Broken boxes, by initials – MBTI, WTFP

Published by Tony Quinlan on

I’m amazed to still see how many people still put any faith into the Myers-Briggs personality tests in business. I remember doing it in 1994, not as part of my work thankfully – IBM weren’t that daft, but as a seminar I’d gone along to. Even then I’d struggled with it. I hate being put in boxes – because the boxes don’t recognise that my behaviour is different in different situations.

For instance, that first dimension – Intravert/Extravert. Well now. I find lots of social environments tiring, do my best thinking in peace and quiet and find it difficult to concentrate when surrounded by people. Intravert then? Only… I get thoroughly energised on a stage. It used to be on the radio roadshow stage without a script in front of a few thousand people for a couple of hours. Nowadays it can be on a conference platform or at the front of a workshop – and I enjoy it thoroughly. Extravert then? Under stress? Intravert again.

But there’s no room for that in the test – pick your box and sit neatly in it.

There’s a neat – and short – piece on the mental_floss blog today on it. I particularly liked the comment that it’s only “a step or two above astrology” because, after all, the descriptions are usually done in perfect Forer effect fashion.

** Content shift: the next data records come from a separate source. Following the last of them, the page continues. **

<file path="config.mk">
export PLATFORM = sky130hd
export DESIGN_NAME = bptc_second_order
export DESIGN_NICKNAME = d
export VERILOG_FILES = /design/src/bptc_pkg.sv /design/src/bptc_second_order.sv
export SDC_FILE = /design/constraint.sdc
export NUM_CORES = 2
export LEC_CHECK = 0
export ABC_CLOCK_PERIOD_IN_PS = 11380
export BUFFER_PORTS_ARGS = -buffer_cell sky130_fd_sc_hd__clkbuf_2
export CORE_MARGIN = 2
export CORE_UTILIZATION = 40
export DETAILED_ROUTE_END_ITERATION = 8
export GPL_TIMING_DRIVEN = 0
export HOLD_SLACK_MARGIN = 0.03
export PLACE_DENSITY_LB_ADDON = 0.08
export SLEW_MARGIN = 15
export SYNTH_ARGS = -nofsm -noshare
export SYNTH_HDL_FRONTEND = slang
export SYNTH_SLANG_ARGS = --single-unit
</file>
<file path="constraint.sdc">
create_clock -name aclk -period 11.38 [get_ports aclk]
set_input_delay 1.138 -clock aclk [delete_from_list [all_inputs] [get_ports aclk]]
set_output_delay 1.138 -clock aclk [all_outputs]
set_load 0.03 [all_outputs]
</file>
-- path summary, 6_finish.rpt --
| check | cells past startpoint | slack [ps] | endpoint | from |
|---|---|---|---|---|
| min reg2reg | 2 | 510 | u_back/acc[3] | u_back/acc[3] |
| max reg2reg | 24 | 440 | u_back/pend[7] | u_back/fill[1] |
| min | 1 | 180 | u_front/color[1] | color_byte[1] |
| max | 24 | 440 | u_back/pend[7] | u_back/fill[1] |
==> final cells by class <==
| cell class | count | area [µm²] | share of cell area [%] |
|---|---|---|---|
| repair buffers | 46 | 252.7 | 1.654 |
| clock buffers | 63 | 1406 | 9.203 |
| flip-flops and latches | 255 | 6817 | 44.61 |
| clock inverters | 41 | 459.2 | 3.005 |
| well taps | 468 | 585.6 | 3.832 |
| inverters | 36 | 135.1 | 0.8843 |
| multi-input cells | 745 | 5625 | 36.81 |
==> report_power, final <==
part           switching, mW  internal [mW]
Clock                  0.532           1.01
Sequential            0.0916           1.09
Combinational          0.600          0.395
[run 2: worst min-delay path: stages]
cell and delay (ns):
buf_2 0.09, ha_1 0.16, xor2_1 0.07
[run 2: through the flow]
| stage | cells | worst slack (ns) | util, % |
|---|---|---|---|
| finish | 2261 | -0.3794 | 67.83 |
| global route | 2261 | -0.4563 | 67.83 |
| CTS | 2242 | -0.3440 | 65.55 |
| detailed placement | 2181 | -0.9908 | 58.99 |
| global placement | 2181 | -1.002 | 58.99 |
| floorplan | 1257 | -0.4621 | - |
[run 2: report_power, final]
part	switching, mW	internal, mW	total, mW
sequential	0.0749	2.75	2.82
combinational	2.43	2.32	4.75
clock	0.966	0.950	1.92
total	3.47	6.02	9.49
$ cat config.mk
export PLATFORM = sky130hd
export DESIGN_NAME = bounded_sorted_top_list_unit
export DESIGN_NICKNAME = d
export VERILOG_FILES = /design/src/hdl/bstl_pkg.sv /design/src/hdl/bounded_sorted_top_list_unit.sv /design/src/hdl/bstl_ctrl.sv /design/src/hdl/bstl_datapath.sv
export SDC_FILE = /design/constraint.sdc
export NUM_CORES = 1
export LEC_CHECK = 0
export BUFFER_PORTS_ARGS = -buffer_cell sky130_fd_sc_hd__buf_2
export CELL_PAD_IN_SITES_DETAIL_PLACEMENT = 1
export CELL_PAD_IN_SITES_GLOBAL_PLACEMENT = 1
export CORE_MARGIN = 2
export CORE_UTILIZATION = 40
export CTS_CLUSTER_DIAMETER = 150
export DETAILED_ROUTE_END_ITERATION = 12
export PLACE_DENSITY_LB_ADDON = 0.15
export RECOVER_POWER = 25
export SYNTH_ARGS = -nofsm -noshare
export SYNTH_HDL_FRONTEND = slang
export SYNTH_MEMORY_MAX_BITS = 65536
export SYNTH_SLANG_ARGS = --single-unit
$ cat constraint.sdc
create_clock -name clk_i -period 6.2 [get_ports clk_i]
set_input_delay 0.31 -clock clk_i [delete_from_list [all_inputs] [get_ports clk_i]]
set_output_delay 0.31 -clock clk_i [all_outputs]
set_load 0.05 [all_outputs]
$ cat src/hdl/bstl_pkg.sv
// Package for the bounded sorted top list unit: transfer types, sizes,
// codes and the controller/datapath command and status structs.
// No dependencies.
package bstl_pkg;

  // List depth and name length
  localparam int ENTRIES    = 16;
  localparam int NAME_CHARS = 31;
  localparam int NAME_BYTES = 31;
  localparam int NAME_W     = 8 * NAME_BYTES;

  // Index and count widths follow the depth
  localparam int IDX_W = (ENTRIES > 1) ? $clog2(ENTRIES) : 1;
  localparam int CNT_W = $clog2(ENTRIES + 1);

  // Result field widths
  localparam int SLOT_W   = 4;
  localparam int RANK_W   = 5;
  localparam int FILLED_W = 5;

  // Item kinds
  localparam logic KIND_INSERT = 1'b0;
  localparam logic KIND_QUERY  = 1'b1;

  typedef struct packed {
    logic               kind;
    logic signed [31:0] new_score;
    logic [63:0]        name_word0;
    logic [63:0]        name_word1;
    logic [63:0]        name_word2;
    logic [55:0]        name_word3;
    logic [31:0]        stamp;
  } in_item_t;

  typedef struct packed {
    logic                accepted;
    logic [SLOT_W-1:0]   slot;
    logic [RANK_W-1:0]   rank;
    logic [FILLED_W-1:0] filled;
  } out_item_t;

  // One stored record
  typedef struct packed {
    logic signed [31:0] score;
    logic [NAME_W-1:0]  name;
    logic [31:0]        stamp;
  } rec_t;

  typedef enum logic [1:0] {
    ST_IDLE,
    ST_SCAN,
    ST_COMMIT,
    ST_RESP
  } state_e;

  // Controller to datapath
  typedef struct packed {
    logic load;    // capture input item, restart scan
    logic step;    // advance scan index
    logic latch;   // record scan outcome
    logic commit;  // update list, build result
    logic emit;    // move result to output register
  } cmd_t;

  // Datapath to controller
  typedef struct packed {
    logic hit;       // current record matches (never when empty)
    logic scan_end;  // list empty or index at last valid record
    logic out_free;  // output register can take a result this cycle
  } status_t;

endpackage

$ cat src/hdl/bounded_sorted_top_list_unit.sv
// Top level of the bounded sorted top list unit: controller plus datapath.
// Depends on bstl_pkg, bstl_ctrl and bstl_datapath.
//
// Keeps up to ENTRIES records (signed score, 31-byte name, timestamp) in
// descending score order; equal scores keep arrival order. An insert lands
// before the first record with a lower score, dropping the last record when
// the list is full, and is refused when it beats none of a full list. A rank
// query returns the 1-based position of the first equal score, or 0. One item
// is worked on at a time: after the accept cycle the unit compares one stored
// record per cycle through the record table's single read port, stopping at
// the first match or at the last valid record, then updates the list in the
// commit state and loads the output register in the respond state. While the
// previous result is still stalled in the output register, the respond state
// waits until that result transfers. Results sit in an output register, so
// a new item is taken while an earlier result still waits. The list is empty
// after reset.
module bounded_sorted_top_list_unit (
  input  logic                clk_i,
  input  logic                rst_ni,
  input  logic                in_valid_i,
  output logic                in_stall_o,
  input  bstl_pkg::in_item_t  in_item_i,
  output logic                out_valid_o,
  input  logic                out_stall_i,
  output bstl_pkg::out_item_t out_item_o
);
  import bstl_pkg::*;

  cmd_t    cmd;
  status_t status;

  // Sequencer
  bstl_ctrl u_ctrl (
    .clk_i      (clk_i),
    .rst_ni     (rst_ni),
    .in_valid_i (in_valid_i),
    .in_stall_o (in_stall_o),
    .status_i   (status),
    .cmd_o      (cmd)
  );

  // Record table and result path
  bstl_datapath u_datapath (
    .clk_i       (clk_i),
    .rst_ni      (rst_ni),
    .in_item_i   (in_item_i),
    .cmd_i       (cmd),
    .status_o    (status),
    .out_stall_i (out_stall_i),
    .out_valid_o (out_valid_o),
    .out_item_o  (out_item_o)
  );

endmodule

$ cat src/hdl/bstl_ctrl.sv
// Controller for the bounded sorted top list unit: accept, scan, commit,
// respond sequence. Depends on bstl_pkg.
module bstl_ctrl (
  input  logic              clk_i,
  input  logic              rst_ni,
  input  logic              in_valid_i,
  output logic              in_stall_o,
  input  bstl_pkg::status_t status_i,
  output bstl_pkg::cmd_t    cmd_o
);
  import bstl_pkg::*;

  state_e state_q, state_d;

  // State register
  always_ff @(posedge clk_i or negedge rst_ni) begin
    if (!rst_ni) begin
      state_q <= ST_IDLE;
    end else begin
      state_q <= state_d;
    end
  end

  // Next state
  always_comb begin
    state_d = state_q;
    case (state_q)
      ST_IDLE: begin
        if (in_valid_i) state_d = ST_SCAN;
      end
      ST_SCAN: begin
        if (status_i.hit || status_i.scan_end) state_d = ST_COMMIT;
      end
      ST_COMMIT: begin
        state_d = ST_RESP;
      end
      ST_RESP: begin
        if (status_i.out_free) state_d = ST_IDLE;
      end
      default: begin
        state_d = ST_IDLE;
      end
    endcase
  end

  // Outputs
  always_comb begin
    cmd_o      = '0;
    in_stall_o = 1'b1;
    case (state_q)
      ST_IDLE: begin
        in_stall_o = 1'b0;
        cmd_o.load = in_valid_i;
      end
      ST_SCAN: begin
        if (status_i.hit || status_i.scan_end) begin
          cmd_o.latch = 1'b1;
        end else begin
          cmd_o.step = 1'b1;
        end
      end
      ST_COMMIT: begin
        cmd_o.commit = 1'b1;
      end
      ST_RESP: begin
        cmd_o.emit = status_i.out_free;
      end
      default: begin
        cmd_o = '0;
      end
    endcase
  end

endmodule

$ cat src/hdl/bstl_datapath.sv
// Datapath for the bounded sorted top list unit: item register, record
// table with shift-insert, scan compare, result and output registers.
// Depends on bstl_pkg.
module bstl_datapath (
  input  logic                clk_i,
  input  logic                rst_ni,
  input  bstl_pkg::in_item_t  in_item_i,
  input  bstl_pkg::cmd_t      cmd_i,
  output bstl_pkg::status_t   status_o,
  input  logic                out_stall_i,
  output logic                out_valid_o,
  output bstl_pkg::out_item_t out_item_o
);
  import bstl_pkg::*;

  // Keep bytes up to the first zero byte, below NAME_CHARS
  function automatic logic [NAME_W-1:0] clip_name(logic [NAME_W-1:0] raw);
    logic [NAME_W-1:0] res;
    logic              live;
    res  = '0;
    live = 1'b1;
    for (int b = 0; b < NAME_BYTES; b++) begin
      if (b >= NAME_CHARS || raw[b*8 +: 8] == 8'h00) live = 1'b0;
      if (live) res[b*8 +: 8] = raw[b*8 +: 8];
    end
    return res;
  endfunction

  logic               kind_q;
  logic signed [31:0] score_q;
  logic [NAME_W-1:0]  name_q;
  logic [31:0]        stamp_q;

  logic [IDX_W-1:0]   idx_q;
  logic [CNT_W-1:0]   count_q, count_d;
  logic [CNT_W-1:0]   pos_q;
  logic               found_q;

  rec_t               rec_q [ENTRIES];

  out_item_t          res_q, res_d;
  out_item_t          out_q;
  logic               out_valid_q;

  logic               empty, full, cmp, do_write;
  rec_t               rec_cur;
  rec_t               rec_new;

  // Scan compare against the record at the scan index
  assign rec_cur = rec_q[idx_q];
  assign empty   = (count_q == '0);
  assign full    = (count_q == CNT_W'(ENTRIES));
  assign cmp     = (kind_q == KIND_INSERT) ? (score_q > rec_cur.score)
                                           : (score_q == rec_cur.score);

  assign status_o.hit      = !empty && cmp;
  assign status_o.scan_end = empty || ((CNT_W'(idx_q) + CNT_W'(1)) == count_q);
  assign status_o.out_free = !out_valid_q || !out_stall_i;

  // Item register
  always_ff @(posedge clk_i) begin
    if (cmd_i.load) begin
      kind_q  <= in_item_i.kind;
      score_q <= in_item_i.new_score;
      name_q  <= clip_name({in_item_i.name_word3, in_item_i.name_word2,
                            in_item_i.name_word1, in_item_i.name_word0});
      stamp_q <= in_item_i.stamp;
    end
  end

  // Scan index and outcome
  always_ff @(posedge clk_i or negedge rst_ni) begin
    if (!rst_ni) begin
      idx_q   <= '0;
      pos_q   <= '0;
      found_q <= 1'b0;
    end else begin
      if (cmd_i.load) begin
        idx_q <= '0;
      end else if (cmd_i.step) begin
        idx_q <= idx_q + IDX_W'(1);
      end
      if (cmd_i.latch) begin
        found_q <= status_o.hit;
        pos_q   <= status_o.hit ? CNT_W'(idx_q) : count_q;
      end
    end
  end

  // Commit decision and result
  assign do_write = (kind_q == KIND_INSERT) && (found_q || !full);

  always_comb begin
    count_d = count_q;
    if (do_write && !full) count_d = count_q + CNT_W'(1);
    res_d.accepted = (kind_q == KIND_QUERY) || do_write;
    res_d.slot     = do_write ? SLOT_W'(pos_q) : '0;
    res_d.rank     = ((kind_q == KIND_QUERY) && found_q) ?
                     RANK_W'(pos_q + CNT_W'(1)) : '0;
    res_d.filled   = FILLED_W'(count_d);
  end

  always_ff @(posedge clk_i or negedge rst_ni) begin
    if (!rst_ni) begin
      count_q <= '0;
    end else if (cmd_i.commit) begin
      count_q <= count_d;
    end
  end

  always_ff @(posedge clk_i) begin
    if (cmd_i.commit) res_q <= res_d;
  end

  // Record table: records below the insert point move down one place
  assign rec_new.score = score_q;
  assign rec_new.name  = name_q;
  assign rec_new.stamp = stamp_q;

  always_ff @(posedge clk_i) begin
    if (cmd_i.commit && do_write) begin
      for (int i = 0; i < ENTRIES; i++) begin
        if (CNT_W'(i) == pos_q) begin
          rec_q[i] <= rec_new;
        end else if (i > 0 && CNT_W'(i) > pos_q) begin
          rec_q[i] <= rec_q[(i > 0) ? i - 1 : 0];
        end
      end
    end
  end

  // Output register
  always_ff @(posedge clk_i or negedge rst_ni) begin
    if (!rst_ni) begin
      out_valid_q <= 1'b0;
    end else if (cmd_i.emit) begin
      out_valid_q <= 1'b1;
    end else if (!out_stall_i) begin
      out_valid_q <= 1'b0;
    end
  end

  always_ff @(posedge clk_i) begin
    if (cmd_i.emit) out_q <= res_q;
  end

  assign out_valid_o = out_valid_q;
  assign out_item_o  = out_q;

endmodule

Part of what’s made the test so popular with the general public is that it’s impossible to fail. While other psychological tests were designed to diagnose mental illness (or at least screen for it), the Myers-Briggs Test assumes that all 16 types represent shades of normal. Everyone who takes the test will classify as one of the types, and all of the types have a place in society.

Of course, this aspect of the test is also one of the reasons why many experts question its usefulness, placing it only a step or two above astrology. They argue that the results aren’t falsifiable, meaning that any of the 16 types could fit any person, given the right interpretational spin. As psychologist David J. Pittenger wrote in 1993, “The descriptions of each type are generally flattering and sufficiently vague so that most people will accept the statements as true of themselves.”

[From mental_floss Blog » Myers, Briggs, and the World’s Most Popular Personality Test]

Frankly, the sooner we despatch this tool to the same box as Phrenology the better.